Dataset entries
•••••
This design comes from an exercise in tuning for small area and a short achievable clock period on the open sky130 flow, not from production work.
In this exercise RTL edits were held to simulation tests only and were not proved equivalent to the original.
Power is estimated from default activity; no workload was simulated.

$ cat flow/design.v
module ALU_DESIGN #(parameter DW = 8, CW = 4)(INP_VALID,OPA,OPB,CIN,CLK,RST,CMD,CE,MODE,COUT,OFLOW,RES,G,E,L,ERR);
  input [DW-1:0] OPA,OPB;
  input CLK,RST,CE,MODE,CIN;
  input [CW-1:0] CMD;
  input [1:0] INP_VALID;
  output reg [DW+1:0] RES;
  output reg COUT;
  output reg OFLOW;
  output reg G;
  output reg E;
  output reg L;
  output reg ERR;
  reg [7:0] A, B;
  reg [3:0] C;
  reg [4:0] W;
  reg VA, VB;
  reg [7:0] P, Q;
  always @(posedge CLK) begin
    if (INP_VALID[0]) A <= OPA;
    if (INP_VALID[1]) B <= OPB;
    if (|INP_VALID) C <= CMD;
  end
  always @(posedge CLK) begin
    if (RST) begin
      VA <= 1'b0;
      VB <= 1'b0;
    end else begin
      if (INP_VALID[0]) VA <= 1'b1;
      if (INP_VALID[1]) VB <= 1'b1;
    end
  end
  always @(posedge CLK) begin
    if (|INP_VALID)
      W[3:0] <= 4'd0;
    else if ((VA ^ VB) && !W[4])
      W[3:0] <= W[3:0] + 4'd1;
  end
  always @(posedge CLK) begin
    if (RST || (|INP_VALID))
      W[4] <= 1'b0;
    else if ((VA ^ VB) && (&W[3:0]))
      W[4] <= 1'b1;
  end
  wire timeout_err = !RST && W[4] && (INP_VALID == 2'b10 || (INP_VALID == 2'b01 && VB));
  wire c0  = (C == 4'd0);
  wire c1  = (C == 4'd1);
  wire c2  = (C == 4'd2);
  wire c3  = (C == 4'd3);
  wire c4  = (C == 4'd4);
  wire c5  = (C == 4'd5);
  wire c6  = (C == 4'd6);
  wire c7  = (C == 4'd7);
  wire c8  = (C == 4'd8);
  wire c9  = (C == 4'd9);
  wire c10 = (C == 4'd10);
  wire c11 = (C == 4'd11);
  wire c12 = (C == 4'd12);
  wire c13 = (C == 4'd13);
  wire xa    = C[3] ? C[0] : ~(C[2] & C[1]);
  wire x1    = ~C[3] & C[2] & C[1] & ~C[0];
  wire xp    = C[3] & C[1] & ~C[0];
  wire ybsel = ~C[3] & ~(C[2] & ~C[1]);
  wire yinv  = ~C[2] & C[0];
  wire y1    = ~C[3] & C[2] & ~C[1] & C[0];
  wire ci    = c1 | c7 | c9 | c10 | (c2 & CIN) | (c3 & ~CIN);
  wire [7:0] xl = ({8{xa}} & A) | ({8{xp}} & P) | {8{x1}};
  wire [7:0] yl = ({8{ybsel}} & (B ^ {8{yinv}})) | {8{y1}} | ({8{xp}} & ~Q);
  wire xh = x1;
  wire yh = (ybsel & yinv) | y1 | xp;
  wire [10:0] sum_c = {xh, xh, xl, 1'b1} + {yh, yh, yl, ci};
  wire [9:0] sum = sum_c[10:1];
  wire a_lt_b = A < B;
  wire a_eq_b = A == B;
  wire [63:0] pp;
  genvar gi, gj;
  generate for (gi = 0; gi < 8; gi = gi + 1) begin : g_pp
    for (gj = 0; gj < 8; gj = gj + 1) begin : g_ppj
      assign pp[gi*8+gj] = P[gi] & Q[gj];
    end
  end endgenerate
  wire t1 = pp[6] ^ pp[13];
  wire t2 = pp[6] & pp[13];
  wire t3 = pp[7] ^ pp[14] ^ pp[21];
  wire t4 = (pp[7] & pp[14]) | (pp[7] & pp[21]) | (pp[14] & pp[21]);
  wire t5 = pp[28] ^ pp[35];
  wire t6 = pp[28] & pp[35];
  wire t7 = pp[15] ^ pp[22] ^ pp[29];
  wire t8 = (pp[15] & pp[22]) | (pp[15] & pp[29]) | (pp[22] & pp[29]);
  wire t9 = pp[36] ^ pp[43];
  wire t10 = pp[36] & pp[43];
  wire t11 = pp[23] ^ pp[30] ^ pp[37];
  wire t13 = pp[4] ^ pp[11];
  wire t14 = pp[4] & pp[11];
  wire t15 = pp[5] ^ pp[12] ^ pp[19];
  wire t16 = (pp[5] & pp[12]) | (pp[5] & pp[19]) | (pp[12] & pp[19]);
  wire t17 = pp[26] ^ pp[33];
  wire t18 = pp[26] & pp[33];
  wire t19 = pp[20] ^ pp[27] ^ pp[34];
  wire t20 = (pp[20] & pp[27]) | (pp[20] & pp[34]) | (pp[27] & pp[34]);
  wire t21 = pp[41] ^ pp[48] ^ t1;
  wire t22 = (pp[41] & pp[48]) | (pp[41] & t1) | (pp[48] & t1);
  wire t23 = pp[42] ^ pp[49] ^ pp[56];
  wire t24 = (pp[42] & pp[49]) | (pp[42] & pp[56]) | (pp[49] & pp[56]);
  wire t25 = t3 ^ t5 ^ t2;
  wire t26 = (t3 & t5) | (t3 & t2) | (t5 & t2);
  wire t27 = pp[50] ^ pp[57] ^ t7;
  wire t28 = (pp[50] & pp[57]) | (pp[50] & t7) | (pp[57] & t7);
  wire t29 = t9 ^ t4 ^ t6;
  wire t30 = (t9 & t4) | (t9 & t6) | (t4 & t6);
  wire t31 = pp[44] ^ pp[51] ^ pp[58];
  wire t33 = t11 ^ t8 ^ t10;
  wire t35 = pp[3] ^ pp[10];
  wire t36 = pp[3] & pp[10];
  wire t37 = pp[18] ^ pp[25] ^ pp[32];
  wire t38 = (pp[18] & pp[25]) | (pp[18] & pp[32]) | (pp[25] & pp[32]);
  wire t39 = pp[40] ^ t15 ^ t17;
  wire t40 = (pp[40] & t15) | (pp[40] & t17) | (t15 & t17);
  wire t41 = t19 ^ t21 ^ t16;
  wire t42 = (t19 & t21) | (t19 & t16) | (t21 & t16);
  wire t43 = t23 ^ t25 ^ t20;
  wire t44 = (t23 & t25) | (t23 & t20) | (t25 & t20);
  wire t45 = t27 ^ t29 ^ t24;
  wire t46 = (t27 & t29) | (t27 & t24) | (t29 & t24);
  wire t47 = t31 ^ t33 ^ t28;
  wire t49 = pp[2] ^ pp[9];
  wire t50 = pp[2] & pp[9];
  wire t51 = pp[17] ^ pp[24] ^ t35;
  wire t52 = (pp[17] & pp[24]) | (pp[17] & t35) | (pp[24] & t35);
  wire t53 = t13 ^ t37 ^ t36;
  wire t54 = (t13 & t37) | (t13 & t36) | (t37 & t36);
  wire t55 = t14 ^ t39 ^ t38;
  wire t56 = (t14 & t39) | (t14 & t38) | (t39 & t38);
  wire t57 = t18 ^ t41 ^ t40;
  wire t58 = (t18 & t41) | (t18 & t40) | (t41 & t40);
  wire t59 = t22 ^ t43 ^ t42;
  wire t60 = (t22 & t43) | (t22 & t42) | (t43 & t42);
  wire t61 = t26 ^ t45 ^ t44;
  wire t62 = (t26 & t45) | (t26 & t44) | (t45 & t44);
  wire t63 = t30 ^ t47 ^ t46;
  wire [9:0] mr1 = {t63, t61, t59, t57, t55, t53, t51, pp[16], pp[1], pp[0]};
  wire [9:0] mr2 = {t62, t60, t58, t56, t54, t52, t50, t49, pp[8], 1'b0};
  wire [9:0] prod = mr1 + mr2;
  wire [7:0] qinc;
  genvar gq;
  generate for (gq = 0; gq < 8; gq = gq + 1) begin : g_qinc
    if (gq == 0) begin : g0
      assign qinc[0] = ~B[0];
    end else begin : gn
      assign qinc[gq] = B[gq] ^ (&B[gq-1:0]);
    end
  end endgenerate
  wire lt0 = c1 | c3 | c5 | c6 | c7;
  wire lt1 = c1 | c4 | c6;
  wire lt2 = c1 | c4 | c7 | c8;
  wire lt3 = c0 | c5 | c8;
  wire [7:0] lfun = (A & B & {8{lt3}}) | (A & ~B & {8{lt2}}) | (~A & B & {8{lt1}}) | (~A & ~B & {8{lt0}});
  wire [7:0] lres = lfun |
      ({8{c9}}  & {A[6:0], 1'b0}) |
      ({8{c10 | c11}} & {B[6:0], 1'b0}) |
      {7'd0, c2 & (|A) & (|B)};
  wire s0 = B[0];
  wire s1 = B[1] ^ (C[0] & B[0]);
  wire s2 = B[2] ^ (C[0] & (B[1] | B[0]));
  wire [7:0] r1 = s0 ? {A[6:0], A[7]} : A;
  wire [7:0] r2 = s1 ? {r1[5:0], r1[7:6]} : r1;
  wire [7:0] r3 = s2 ? {r2[3:0], r2[7:4]} : r2;
  wire [7:0] lrot = (c12 | c13) ? r3 : 8'd0;
  wire [9:0] ares =
      ({10{~C[3] | c10}} & sum) |
      ({10{c9}} & prod);
  wire [9:0] res_n = MODE ? ares : {2'b00, lres | lrot};
  wire cout_n  = MODE & (c0 | c2) & sum[8];
  wire oflow_n = MODE & (c1 | c3) & a_lt_b;
  wire e_n     = MODE & c8 & a_eq_b;
  wire g_n     = MODE & c8 & ~a_lt_b & ~a_eq_b;
  wire l_n     = MODE & c8 & a_lt_b;
  wire err_n   = ~MODE & c12 & (|B[7:4]);
  wire upd = CE & (RST | (VA & VB));
  always @(posedge CLK) begin
    if (upd) begin
      RES   <= RST ? 10'd0 : res_n;
      COUT  <= !RST & cout_n;
      OFLOW <= !RST & oflow_n;
      G     <= !RST & g_n;
      E     <= !RST & e_n;
      L     <= !RST & l_n;
    end
  end
  always @(posedge CLK) begin
    if (timeout_err)
      ERR <= 1'b1;
    else if (upd)
      ERR <= !RST & err_n;
  end
  wire pq_upd = CE & (RST | (VA & VB & MODE & (c9 | c10)));
  always @(posedge CLK) begin
    if (pq_upd) begin
      P <= RST ? 8'd0 : (c9 ? sum[7:0] : {A[6:0], 1'b0});
      Q <= RST ? 8'd0 : (c9 ? qinc : B);
    end
  end
endmodule
$ cat flow/flow/run.sh
#!/bin/bash
# Layout flow: the standard ORFS flow (standard.sh), with two changes:
#  - synthesis is the standard script (synth_recipe.tcl, ORFS synth.tcl) except
#    that full/half-adder extraction is off (ADDER_MAP_FILE empty) and the
#    final ABC mapping runs flow/syn.abc instead of ORFS's speed script;
#    the registers are unchanged (same passes up to dfflibmap);
#  - the port buffers are sky130_fd_sc_hd__buf_2 cells instead of the
#    default delay cells.
set -uo pipefail
W=$(pwd)
{
  head -n 1 synth_recipe.tcl
  cat <<EOT
proc abc {args} {
  set i [lsearch \$args -script]
  lset args [expr {\$i + 1}] $W/flow/syn.abc
  puts "flow/run.sh: abc \$args"
  yosys abc {*}\$args
}
EOT
  tail -n +2 synth_recipe.tcl
} > my_synth.tcl
bash standard.sh SYNTH_SCRIPT=$W/my_synth.tcl ADDER_MAP_FILE= \
  "BUFFER_PORTS_ARGS=-buffer_cell sky130_fd_sc_hd__buf_2" finish > flow_standard.log 2>&1
rc=$?
cp -r orfs/logs flow_orfs_logs 2>/dev/null
exit $rc
$ cat flow/flow/syn.abc
strash
dch
amap
topo
buffer -c
upsize -c -D 2000
dnsize -c -D 2000
stime -c
$ cat flow/standard.sh
#!/bin/bash
# synth_recipe.tcl (not shown) runs the flow's synth.tcl, then flattens the netlist and writes it again
# the make line also repeats each setting of config.mk as NAME=value (left out here)
make -C /OpenROAD-flow-scripts/flow DESIGN_CONFIG=/design/flow/config.mk WORK_HOME=/design/flow/orfs CLKGATE_MAP_FILE= SYNTH_SCRIPT=/design/flow/synth_recipe.tcl "${@:-finish}"
$ cat flow/config.mk
export PLATFORM = sky130hd
export DESIGN_NAME = ALU_DESIGN
export DESIGN_NICKNAME = ALU_DESIGN
export VERILOG_FILES = /design/flow/design.v
export SDC_FILE = /design/flow/constraint.sdc
export NUM_CORES = 4
export LEC_CHECK = 0
export CAP_MARGIN = 20
export CORE_MARGIN = 2
export CORE_UTILIZATION = 40
export SETUP_SLACK_MARGIN = 1.9
export SLEW_MARGIN = 20
$ cat flow/constraint.sdc
create_clock -name core_clock -period 5.0 [get_ports {CLK}]
set_input_delay 1.0000 -clock core_clock [delete_from_list [all_inputs] [get_ports {CLK}]]
set_output_delay 1.0000 -clock core_clock [all_outputs]
set_load 0.01 [all_outputs]
==> results of run 1 <==
cells in the mapped netlist, types with 9 or more instances:
library cell / count / area [um2]
nor2_1: 153 / 574
nand2_1: 77 / 289
o21ai_0: 60 / 300
a21oi_1: 56 / 280
edfxtp_1: 51 / 1530
inv_1: 47 / 176
nor3_1: 31 / 155
a211oi_1: 15 / 113
clkbuf_1: 14 / 52.6
o22ai_1: 13 / 81.3
nor4_1: 12 / 75.1
a21oi_2: 10 / 87.6
inv_2: 10 / 37.5
o211ai_1: 9 / 67.6
o21ai_2: 9 / 78.8
cell type report:
type / count / share of cell area (%)
multi-input cells: 566 / 50.1
clock buffers: 9 / 3.34
flip-flops and latches: 59 / 25.1
repair buffers: 128 / 13.2
inverters: 60 / 3.73
well taps: 168 / 3.12
clock inverters: 7 / 1.49
per-stage QoR:
step	hold slack [ps]	utilization [%]	setup WS, ps	area, um2	power (uW)
detailed placement	474	44.9	915	5440	1190
finish	477	55.7	1350	6740	2070
global route	513	55.7	1110	6740	2160
CTS	482	51.3	1460	6210	1950
global placement	456	44.9	958	5440	1190
floorplan	436	-	1730	5040	1030
worst max-delay path: cells and delay by family (launching register included):
| kind | cells | cell delay [ps] |
|---|---|---|
| simple gates | 12 | 1040 |
| flops | 1 | 430 |
| buf+inv | 5 | 690 |
| compound gates | 9 | 1220 |
power groups by stage:
stage	Clock (uW)	Combinational, uW	Sequential, uW
6_report	676	783	607
5_1_grt	702	846	611
4_1_cts	686	655	608
3_5_place_dp	0	573	622
3_3_place_gp	0	565	621
2_1_floorplan	0	427	604
metal layers:
| metal | global-route usage (%) | vias to the layer above | part of all wire, % |
|---|---|---|---|
| met5 | 0 | - | 0 |
| met3 | 6.64 | 80 | 6.9 |
| met4 | 14.0 | 0 | 5.5 |
| met1 | 31.2 | 2655 | 40 |
| li1 | - | 2821 | - |
| met2 | 44.2 | 231 | 48 |
what timing repair did:
item | CTS | global route
buffers inserted | 40 | 41
pin swaps | 14 | 37
hold endpoints to repair | 0 | 0
resized for setup | 48 | 63
endpoints found under the setup margin | 17 | 13
sequential cells by signal, summed over array words and instances, names as in the netlist:
register and flops:
VA 1, L 1, W 5, VB 1, COUT 1, P 8
ERR 1, E 1, C 4, A 8, Q 8, RES 10
G 1, OFLOW 1, B 8
worst max path at each step:
| stage | slack, ps | from | endpoint |
|---|---|---|---|
| 5_1_grt | 1110 | Q[6] | RES[9] |
| 3_3_place_gp | 960 | C[1] | RES[7] |
| 6_report | 1350 | P[1] | RES[9] |
| 4_1_cts | 1460 | P[0] | RES[9] |
| 3_5_place_dp | 910 | C[1] | RES[7] |
| 2_1_floorplan | 1730 | P[1] | RES[9] |
kinds of logic after synthesis:
| family | after synthesis | share of synthesized area (%) |
|---|---|---|
| flops | 59 | 33.8 |
| compound gates | 243 | 31.7 |
| simple gates | 321 | 28.4 |
| buf+inv | 76 | 5.74 |
| xor+xnor | 2 | 0.350 |
==> key figures, run 1 <==
Outcome
  – Result of the run: no timing/DRC/antenna violations

Clocking
  – Clock buffer depth: 2
  – Clock tree root buffer cell: clkbuf_16
  – TritonCTS clock tree: built
  – Clock transition time at the flip-flop clock pins of the worst setup and hold paths: about 50 ps
  – Clk sinks: between 50 and 60
  – Skew-Pair Late Insertion Delay: between 300 and 400 ps
  – Number of CTS-inserted buffers: 9
  – H-tree Lvls: 3
  – Hold buffers post-CTS: 0

Cells and area
  – Post-Layout Cell Count: around 1000
  – Synth-to-Final Area Change: 34.5%
  – Commonest non-fill, non-tap cell in the layout: nor2_1
  – FF+latch area: approximately 0.0017 mm2
  – Fill cells: 1141
  – Footprint of the multi-input gates: around 0.0034 mm2
  – Final nets: 851
  – Share of cells above drive strength 1: 32.7%
  – Commonest non-fill, non-tap cells in the layout: nor2_1 (140), buf_4 (80), nand2_1 (73)
  – Antenna Cells: 0

Min path
  – Hold depth: 1
  – HP Class: flop to flop
  – Min-Delay Endpoint: W[0]
  – Min-delay src: W[0]

Setup path
  – WP data required: 5090 ps
  – Startpoint types: flop
  – Slowest-stage cell, CP: edfxtp_1
  – CP Capture Type: flop
  – Reg2reg end: RES[9]
  – R2r worst-path depth: 26
  – RR Startpoint: P[1]
  – WP data arrival: about 3700 ps
  – Setup Crit Path Kind: flop to flop
  – Critical-path maximum fanout: 5
  – CP max stage delay: about 430 ps
  – R2R Setup Slk: ~1300 ps

Routing
  – Wire per inst: approximately 18 um
  – Post-route ant nets: 0
  – Total wire length: roughly 18 mm
  – Iteration-0 DRC Markers: about 510
  – Pre-Repair DR Iteration Count: 6
  – Total number of vias: roughly 5800
  – DRC: 0
  – Vias/cell: 5.80

Global routing
  – First-pass GRT wire length: 26.9 mm
  – GRT Util Overall: between 20% and 30%
  – Vias in the first global route: approximately 5400
  – Largest net degree at the start of global routing: 25
  – Gr ovfl total: 0
  – Initial antenna violation count: 0

Yosys
  – Syn Area/Cell: roughly 7 um2
  – Synthesized area: 0.00501 mm2
  – YS warnings: 1
  – Top FF cell, synth: edfxtp_1
  – Synth Net Count: 728
  – Synthesis-stage register bit count: a little under 60
  – Post-synth ARST share: 0%
  – Seq/Total Area, Yosys: around 34%
  – Post-synthesis cell type count: 53
  – Number of synthesized flops with an enable pin: ~50
  – Mapped Cells: ~700

Run
  – Number of max-cap violations: 0

Timing
  – Final slew viol count: 0
  – Clock Skews: slightly below 5 ps
  – RSZ-0062 raised after global routing: yes
  – Final hold vios: 0
  – Final period util: between 70% and 80%
  – Final setup fails: 0
  – Worst-Margin Slew: between 800 and 900 ps
  – Setup TNS: 0 ps
  – Max_slew headroom: a little over two fifths
  – Minimum clock period: ~3700 ps
  – Fmax: 274 MHz

Pwr
  – Pint: between 1000 and 1500 uW
  – Clock power frac: between 30% and 40%
  – Logic pwr share: a little under two fifths
  – NetSw: about 740 uW
  – Switching Fraction: 36.0%
  – Worst VDD drop: between 0.0002 and 0.0003 V
  – Pwr dens: approximately 300 mW/mm2
  – Sequential share of power: 29.4%
  – LEAKAGE: 0.00263 uW

Floorplan
  – Die height: 116 um
  – Die Area: roughly 0.013 mm2
  – # IOs: 43
  – Core Footprint: between 0.01 and 0.015 mm2
  – Starting Density: 41.4%
  – Row cnt: 40
  – Die Wd: 116 um

Place
  – Placed Instances: 900
  – Post-DP HPWL: approximately 13 mm
  – GP Congestion: 0.953
  – Buffers added on ports: 42
==> run 2: changes to the inputs <==
==> flow/flow/syn.abc (replaced) <==
strash
&get -n
&st
&dch
&nf -D 2000
&put
topo
buffer -c
upsize -c -D 2000
dnsize -c -D 2000
stime -c
==> key figures, run 2 <==
Outcome
  – Result of the run: no timing/DRC/antenna violations

Clocking
  – Clk sinks: 59 (unchanged)
  – TritonCTS clock tree: built
  – Number of CTS-inserted buffers: 9 (unchanged)
  – Skew-Pair Late Insertion Delay: 340 ps (about the same)
  – Clock buffer depth: 2 (unchanged)
  – H-tree Lvls: 3 (unchanged)
  – Clock transition time at the flip-flop clock pins of the worst setup and hold paths: 60 ps (about the same)
  – Clock tree root buffer cell: clkbuf_16

Yosys
  – Largest family of logic cells by synthesized area: simple AND/OR/NAND/NOR gates
  – Post-synthesis simple-gate area fraction: 23.9% (-4.5 points)
  – Multiplexer area fraction after synthesis: 3.48% (+3.5 points)
  – Seq/Total Area, Yosys: 31.4% (-2.4 points)
  – Syn Area/Cell: 8.59 um2 (+20%)
  – Post-synthesis adder-cell area fraction: 3.16% (+3.2 points)
  – Synth top area share: 28.4% (-2.1 points)
  – Synth Net Count: 654 (-10%)
  – Synth Area in Compound Gates: 16.5% (-15 points)
  – Post-synthesis cell type count: 71 (+34%)
  – Mapped Cells: 627 (-11%)
  – Commonest cells post-synth: nand2_1 (85), nor2_1 (61), edfxtp_1 (51)
  – Synth Area in XOR/XNOR: 17.4% (+17 points)
  – Synth top area cells: edfxtp_1 (28%), xnor2_1 (7.0%), nand2_1 (5.9%)
  – Post-synth ARST share: 0% (unchanged)
  – Synthesized area: 0.00539 mm2 (+7.5%)
  – Synthesis-stage register bit count: 59 (unchanged)
  – Number of synthesized flops with an enable pin: 51 (unchanged)
  – Top FF cell, synth: edfxtp_1
  – Top-count cell post-synth: nand2_1
  – YS warnings: 1 (unchanged)
  – Dominant cell type by area after synthesis: edfxtp_1

Global routing
  – First-pass GRT wire length: 25.7 mm (-4.5%)
  – Initial antenna violation count: 0 (unchanged)
  – M1 GR Usage: 30.9% (-0.25 points)
  – Gr ovfl total: 0 (unchanged)
  – Largest net degree at the start of global routing: 33 (+32%)
  – GRT Util Overall: 22.9% (-3.4 points)
  – GR peak layer: met2
  – Met3 Usage GRT: 5.28% (-1.4 points)
  – Vias in the first global route: 4950 (-7.7%)
  – Met2 Use GR: 35.9% (-8.3 points)

Routing
  – Post-route ant nets: 0 (unchanged)
  – Iteration-0 DRC Markers: 615 (+20%)
  – Wire per inst: 18.7 um (+3.9%)
  – Pre-Repair DR Iteration Count: 6 (unchanged)
  – Total wire length: 16.5 mm (-8.0%)
  – Total number of vias: 5210 (-10%)
  – DRC: 0 (unchanged)
  – Vias/cell: 5.91 (+1.8%)

Floorplan
  – # IOs: 43 (unchanged)
  – Die Area: 0.0144 mm2 (+7.3%)
  – Die height: 120 um (+3.6%)
  – Core Footprint: 0.0132 mm2 (+8.9%)
  – Row cnt: 42 (+5.0%)
  – Die Wd: 120 um (+3.6%)
  – Starting Density: 40.9% (-0.52 points)

Setup path
  – Buf/Inv on CP: 1 (-4)
  – WP data arrival: 3730 ps (about the same)
  – CP Capture Type: flop
  – Setup Crit Path Kind: flop to flop
  – Most frequent CP cell: xor2_2
  – Critical-path maximum fanout: 6 (+1)
  – Delay-heaviest family, CP: XOR/XNOR gates
  – WP data required: 5080 ps (about the same)
  – Startpoint types: flop
  – Worst path cell trace: buf_4 > nand2_1 > xor2_2 > xor2_2 > xnor3_1 > xnor2_2 > maj3_1 > xor2_2 > or4bb_1 > a31o_1 > a32oi_1 > nor2_1
  – Slowest-stage cell, CP: edfxtp_1
  – CP max stage delay: 500 ps (+70 ps)

Timing
  – Worst-Margin Slew: 978 ps (+128 ps)
  – Fmax: 274 MHz (+0.10%)
  – Final hold vios: 0 (unchanged)
  – Max_slew headroom: 34.5% (-8.8 points)
  – Minimum clock period: 3650 ps (-3.69 ps)
  – Final period util: 72.9% (-0.074 points)
  – Setup TNS: 0 ps (unchanged)
  – Clock Skews: 10.1 ps (+5.14 ps)
  – Final setup fails: 0 (unchanged)
  – RSZ-0062 raised after global routing: yes
  – Final slew viol count: 0 (unchanged)

Cells and area
  – Synth-to-Final Area Change: 23.3%
  – Commonest non-fill, non-tap cells in the layout: nand2_1 (81), buf_4 (60), nor2_1 (59)
  – Largest reg by FF count: RES
  – Final nets: 728 (-14%)
  – Max reg flops: 10 (unchanged)
  – Share of cells above drive strength 1: 27.1% (-5.6 points)
  – Commonest non-fill, non-tap cell in the layout: nand2_1
  – Finished Core Util: 50.4% (-5.3 points)
  – Antenna Cells: 0 (unchanged)

Place
  – Post-DP HPWL: 11.4 mm (-11%)
  – Buffers added on ports: 42 (unchanged)
  – GP Congestion: 0.901 (-5.4%)

Run
  – Number of max-cap violations: 0 (unchanged)

Pwr
  – Worst VDD drop: 0.000259 V (-2.3%)
  – Pwr dens: 334 mW/mm2 (+8.8%)
  – Power, Total: 2220 uW (+7.3%)
  – LEAKAGE: 0.00255 uW (-3.1%)

Min path
  – HP Class: flop to flop
run 2: changes by cell type after synthesis, sizes merged, moves of 12 or more:
cell    previous run  this run
nor2             165        61
xor2               1        34
a21oi             66        33
xnor2              1        48
nor3              32        20
inv               57        10
clkbuf            14        28
maj3               0        17
a211oi            15         3
buf                2        15
o21ai             76        38
nand2b             0        18
run 2: cell families after synthesis:
family | count (synthesis)
buf+inv | 53
simple gates | 261
flops | 59
mux | 12
fa+ha+maj | 17
xor+xnor | 89
compound gates | 136
run 2: cell type report:
type	count	area (um2)
Sequential cell	59	1690
Tap cell	176	220
Timing Repair Buffer	106	706
Clock inverter	6	65.1
Fill cell	1251	6540
Inverter	10	37.5
Clock buffer	10	229
Multi-Input combinational cell	515	3700
run 2: per-layer routing:
metal | wire length [um] | part of all wire [%]
met5 | 0 | 0
met4 | 478 | 2.9
met3 | 1450 | 8.8
met2 | 7360 | 45
met1 | 7210 | 44
run 2: worst paths after layout:
kind,from,endpoint,slack [ps],depth (start not counted)
worst max-delay path,Q[3],RES[9],1350,12
worst min-delay path,ERR,ERR,480,2
worst min register to register,ERR,ERR,480,2
worst max register to register,Q[3],RES[9],1350,12
run 2: what timing repair did:
action | CTS | global route
setup buffers | 48 | 13
hold buffers | 0 | 0
gates cloned | 0 | 0
endpoints found under the setup margin | 14 | 11
pin swaps | 10 | 19
gates resized for setup | 27 | 24
run 2: stage by stage:
step / area [um2] / setup slack [ps] / std cells / hold WS (ps)
final: 6650 / 1350 / 882 / 475
after detailed placement: 5670 / 987 / 805 / 462
after CTS: 6440 / 1380 / 869 / 480
after floorplan: 5400 / 1660 / 627 / 462
after global routing: 6650 / 1180 / 882 / 522
after global placement: 5670 / 1070 / 805 / 470
run 2: tightest hold or removal path, stage by stage, from the launching register on:
cell and delay (ps):
dfxtp_1 340, nand2_1 50, o21ai_0 60
run 2: where the power goes:
| part | leakage, uW | switching [uW] | internal [uW] |
|---|---|---|---|
| Clock | 0.000133 | 231 | 385 |
| Sequential | 0.000566 | 59.2 | 574 |
| Combinational | 0.00185 | 514 | 453 |
| Total | 0.00255 | 804 | 1410 |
•••••
**Work item:** Retype the records above, but only those lines that fall between the line containing "default delay cells." and the line containing "# synth_recipe.tcl (not", with both of those lines included, exactly as written.

**Final answer:**
#    default delay cells.
set -uo pipefail
W=$(pwd)
{
  head -n 1 synth_recipe.tcl
  cat <<EOT
proc abc {args} {
  set i [lsearch \$args -script]
  lset args [expr {\$i + 1}] $W/flow/syn.abc
  puts "flow/run.sh: abc \$args"
  yosys abc {*}\$args
}
EOT
  tail -n +2 synth_recipe.tcl
} > my_synth.tcl
bash standard.sh SYNTH_SCRIPT=$W/my_synth.tcl ADDER_MAP_FILE= \
  "BUFFER_PORTS_ARGS=-buffer_cell sky130_fd_sc_hd__buf_2" finish > flow_standard.log 2>&1
rc=$?
cp -r orfs/logs flow_orfs_logs 2>/dev/null
exit $rc
$ cat flow/flow/syn.abc
strash
dch
amap
topo
buffer -c
upsize -c -D 2000
dnsize -c -D 2000
stime -c
$ cat flow/standard.sh
#!/bin/bash
# synth_recipe.tcl (not shown) runs the flow's synth.tcl, then flattens the netlist and writes it again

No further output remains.